Sunday, February 9, 2025

Sunday Music: Cold As Ice

 


Foreigner's first single in 1977, Feels Like The First Time, took from March to nearly June to claw its way into the Top Ten, and was already fading fast when this was dropped as their second single from their debut album in July. In three weeks it was in the Top 30, Top 20 in 6 weeks, and Top 10 by two months, (even blowing past the theme from Star Wars), peaked at #6, and was inescapable on radio for the next year.
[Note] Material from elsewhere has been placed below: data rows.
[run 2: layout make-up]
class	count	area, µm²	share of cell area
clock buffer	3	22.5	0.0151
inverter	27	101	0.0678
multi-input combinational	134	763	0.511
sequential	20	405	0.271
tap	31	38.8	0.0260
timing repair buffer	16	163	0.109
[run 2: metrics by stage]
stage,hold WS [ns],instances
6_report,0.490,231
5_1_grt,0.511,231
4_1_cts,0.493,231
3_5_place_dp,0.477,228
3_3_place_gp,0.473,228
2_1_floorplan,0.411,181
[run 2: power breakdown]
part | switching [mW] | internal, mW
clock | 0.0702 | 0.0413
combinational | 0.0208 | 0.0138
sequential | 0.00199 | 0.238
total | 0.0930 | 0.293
## src/rtl/riscv_pkg.sv

```systemverilog
`default_nettype none
// ============================================================================
// Module     : riscv_pkg
// Description: Shared RV32I encode/decode definitions. The immediate-format
//              selector codes match the decode side.
//              Contents: imm_fmt_e, OPC_LUI, OPC_ITYPE, INSTR_NOP, sext12().
// Revision   : 1.0 - initial release
// ============================================================================
package riscv_pkg;

  typedef enum logic [2:0] {
    FMT_I  = 3'b000,
    FMT_S  = 3'b001,
    FMT_SB = 3'b010,
    FMT_U  = 3'b011,
    FMT_UJ = 3'b100,
    FMT_SH = 3'b101,
    FMT_LI = 3'b110,
    FMT_R  = 3'b111
  } imm_fmt_e;

  localparam logic [6:0]  OPC_LUI   = 7'b0110111;
  localparam logic [6:0]  OPC_ITYPE = 7'b0010011;
  localparam logic [31:0] INSTR_NOP = 32'h0000_0013;

  // Sign-extend a 12-bit immediate to 32 bits.
  function automatic logic [31:0] sext12(input logic [11:0] v);
    return {{20{v[11]}}, v};
  endfunction

endpackage
`default_nettype wire

```

## src/rtl/instr_pack.sv

```systemverilog
`default_nettype none
// ============================================================================
// Module     : instr_pack
// Description: Combinational RV32I packer and immediate range checker.
//              Ports: i_fmt, i_opcode, i_rd, i_rs1, i_rs2, i_funct3, i_funct7,
//                     i_imm (in); o_instr, o_err (out).
//              o_instr is the raw packed word; the caller substitutes the NOP
//              when o_err is set. FMT_LI is never presented here (the top
//              splits it into U and I halves) and falls back to R packing.
// Revision   : 1.0 - initial release
// ============================================================================
module instr_pack
  import riscv_pkg::*;
(
  input  imm_fmt_e    i_fmt,
  input  logic [6:0]  i_opcode,
  input  logic [4:0]  i_rd,
  input  logic [4:0]  i_rs1,
  input  logic [4:0]  i_rs2,
  input  logic [2:0]  i_funct3,
  input  logic [6:0]  i_funct7,
  input  logic [31:0] i_imm,
  output logic [31:0] o_instr,
  output logic        o_err
);

  // Signed range checks reduce to "all upper bits equal the sign bit".
  logic w_fits12;
  logic w_fits13;
  logic w_fits21;

  assign w_fits12 = (i_imm[31:11] == {21{i_imm[31]}});
  assign w_fits13 = (i_imm[31:12] == {20{i_imm[31]}});
  assign w_fits21 = (i_imm[31:20] == {12{i_imm[31]}});

  always_comb begin
    o_instr = {i_funct7, i_rs2, i_rs1, i_funct3, i_rd, i_opcode};
    o_err   = 1'b0;
    case (i_fmt)
      FMT_I: begin
        o_instr = {i_imm[11:0], i_rs1, i_funct3, i_rd, i_opcode};
        o_err   = !w_fits12;
      end
      FMT_S: begin
        o_instr = {i_imm[11:5], i_rs2, i_rs1, i_funct3, i_imm[4:0], i_opcode};
        o_err   = !w_fits12;
      end
      FMT_SB: begin
        o_instr = {i_imm[12], i_imm[10:5], i_rs2, i_rs1, i_funct3,
                   i_imm[4:1], i_imm[11], i_opcode};
        o_err   = !w_fits13 || i_imm[0];
      end
      FMT_U: begin
        o_instr = {i_imm[31:12], i_rd, i_opcode};
        o_err   = (i_imm[11:0] != 12'h000);
      end
      FMT_UJ: begin
        o_instr = {i_imm[20], i_imm[10:1], i_imm[11], i_imm[19:12], i_rd, i_opcode};
        o_err   = !w_fits21 || i_imm[0];
      end
      FMT_SH: begin
        o_instr = {i_funct7, i_imm[4:0], i_rs1, i_funct3, i_rd, i_opcode};
        o_err   = (i_imm[31:5] != 27'd0);
      end
      default: begin
        o_instr = {i_funct7, i_rs2, i_rs1, i_funct3, i_rd, i_opcode};
        o_err   = 1'b0;
      end
    endcase
  end

endmodule
`default_nettype wire

```

## src/rtl/instr_encoder.sv

```systemverilog
`default_nettype none
// ============================================================================
// Module     : instr_encoder
// Description: RV32I instruction encoder with LI pseudo-op expansion and a
//              running byte-address tag on every emitted word.
//              Inputs : clk, rst, in_valid, in_fmt, in_opcode, in_rd, in_rs1,
//                       in_rs2, in_funct3, in_funct7, in_imm, addr_load,
//                       addr_base, out_ready
//              Outputs: in_ready, out_valid, out_instr, out_addr, out_err
// Revision   : 1.0 - initial release
// ============================================================================
module instr_encoder
  import riscv_pkg::*;
#(
  parameter int WIDTH     = 32,
  parameter int ADDR_STEP = 4
) (
  input  logic             clk,
  input  logic             rst,
  input  logic             in_valid,
  output logic             in_ready,
  input  logic [2:0]       in_fmt,
  input  logic [6:0]       in_opcode,
  input  logic [4:0]       in_rd,
  input  logic [4:0]       in_rs1,
  input  logic [4:0]       in_rs2,
  input  logic [2:0]       in_funct3,
  input  logic [6:0]       in_funct7,
  input  logic [WIDTH-1:0] in_imm,
  input  logic             addr_load,
  input  logic [WIDTH-1:0] addr_base,
  output logic             out_valid,
  input  logic             out_ready,
  output logic [WIDTH-1:0] out_instr,
  output logic [WIDTH-1:0] out_addr,
  output logic             out_err
);

  typedef enum logic [0:0] {
    S_IDLE = 1'b0,
    S_LI2  = 1'b1
  } state_e;

  state_e           r_state;
  logic [WIDTH-1:0] r_pc;
  logic [4:0]       r_li_rd;   // pending ADDI: destination register
  logic [11:0]      r_li_lo;   // pending ADDI: low 12 immediate bits

  // LI split: lo is the sign-extended low part, hi rounds up so that
  // (hi << 12) + lo reproduces the full value.
  logic [WIDTH-1:0] w_li_lo;
  logic [WIDTH-1:0] w_li_hi_imm;
  logic             w_li_single;
  logic             w_is_li;

  assign w_li_lo     = sext12(in_imm[11:0]);
  assign w_li_hi_imm = (in_imm + 32'h0000_0800) & 32'hFFFF_F000;
  assign w_li_single = (w_li_lo == in_imm);
  assign w_is_li     = (in_fmt == FMT_LI);

  // Packer operand mux: the pending ADDI in S_LI2, the LUI/ADDI half of an
  // LI request, or the request fields unchanged.
  imm_fmt_e    w_fmt;
  logic [6:0]  w_opcode;
  logic [4:0]  w_rd;
  logic [4:0]  w_rs1;
  logic [4:0]  w_rs2;
  logic [2:0]  w_funct3;
  logic [6:0]  w_funct7;
  logic [31:0] w_imm;
  logic [31:0] w_instr;
  logic        w_err;

  always_comb begin
    w_fmt    = imm_fmt_e'(in_fmt);
    w_opcode = in_opcode;
    w_rd     = in_rd;
    w_rs1    = in_rs1;
    w_rs2    = in_rs2;
    w_funct3 = in_funct3;
    w_funct7 = in_funct7;
    w_imm    = in_imm;
    if (r_state == S_LI2) begin
      w_fmt    = FMT_I;
      w_opcode = OPC_ITYPE;
      w_rd     = r_li_rd;
      w_rs1    = r_li_rd;
      w_funct3 = 3'b000;
      w_imm    = sext12(r_li_lo);
    end else if (w_is_li) begin
      w_funct3 = 3'b000;
      w_rs1    = 5'd0;
      if (w_li_single) begin
        w_fmt    = FMT_I;
        w_opcode = OPC_ITYPE;
        w_imm    = in_imm;
      end else begin
        w_fmt    = FMT_U;
        w_opcode = OPC_LUI;
        w_imm    = w_li_hi_imm;
      end
    end
  end

  instr_pack u_pack (
    .i_fmt    (w_fmt),
    .i_opcode (w_opcode),
    .i_rd     (w_rd),
    .i_rs1    (w_rs1),
    .i_rs2    (w_rs2),
    .i_funct3 (w_funct3),
    .i_funct7 (w_funct7),
    .i_imm    (w_imm),
    .o_instr  (w_instr),
    .o_err    (w_err)
  );

  logic w_accept;
  logic w_load;

  assign in_ready = (r_state == S_IDLE) && (!out_valid || out_ready);
  assign w_accept = in_valid && in_ready;
  // In S_LI2 the LUI is in the output register; its consumption frees the
  // slot for the pending ADDI.
  assign w_load   = w_accept || ((r_state == S_LI2) && out_ready);

  always_ff @(posedge clk or posedge rst) begin
    if (rst) begin
      r_state   <= S_IDLE;
      r_pc      <= '0;
      r_li_rd   <= '0;
      r_li_lo   <= '0;
      out_valid <= 1'b0;
      out_instr <= '0;
      out_addr  <= '0;
      out_err   <= 1'b0;
    end else begin
      if (w_load) begin
        out_valid <= 1'b1;
        out_instr <= w_err ? INSTR_NOP : w_instr;
        out_err   <= w_err;
        out_addr  <= r_pc;
      end else if (out_ready) begin
        out_valid <= 1'b0;
      end

      // A load that coincides with an emitted word still tags that word
      // with the old counter value.
      if (addr_load) begin
        r_pc <= addr_base;
      end else if (w_load) begin
        r_pc <= r_pc + WIDTH'(ADDR_STEP);
      end

      case (r_state)
        S_IDLE: begin
          if (w_accept && w_is_li && !w_li_single) begin
            r_state <= S_LI2;
            r_li_rd <= in_rd;
            r_li_lo <= in_imm[11:0];
          end
        end
        S_LI2: begin
          if (out_ready) begin
            r_state <= S_IDLE;
          end
        end
        default: r_state <= S_IDLE;
      endcase
    end
  end

endmodule
`default_nettype wire
```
Foreigner went from "Sorry, who?" to "Foreigner!" virtually overnight.

It's also possible that every guy's dorm room stereo spontaneously blasting this song, with the pounding piano intro on "11", when played by a local radio station on a Saturday afternoon, may have been responsible for every door and window on the girls' dorm floor being vigorously slammed shut at warp speed, while delivering a witheringly pointed message on the dating ethos on a certain college campus that fall, and remains hilarious to this day. Just saying. One could make a case as that summer being the moment when nascent feminism began its long, slow decline into an endless future of box wine and cats.

3 comments:

Anonymous said...

Don McLean was right.

John Wilder said...

One of my first albums. Good times.

Mike Hendrix said...

Back when they first came out, my GF at the time LOVED her some Foreigner. Me, I couldn't stand 'em, they bored me to tears. She dragged me out to see 'em at the old CLT Coliseum, opening for Styx, another band she really dug but I was mostly indifferent to. I actually fell asleep during the show, no kidding.

In later years I developed a taste for a handful of Foreigner songs (my crew unfailingly referred to the band as Foreign Queer, can't recall which of us came up with that handle), including "Double Vision," "Juke Box Hero," and most notably of all, Mick Jones's legendary knee-walking, pie-eyed drunk guitar solo on "Hot Blooded."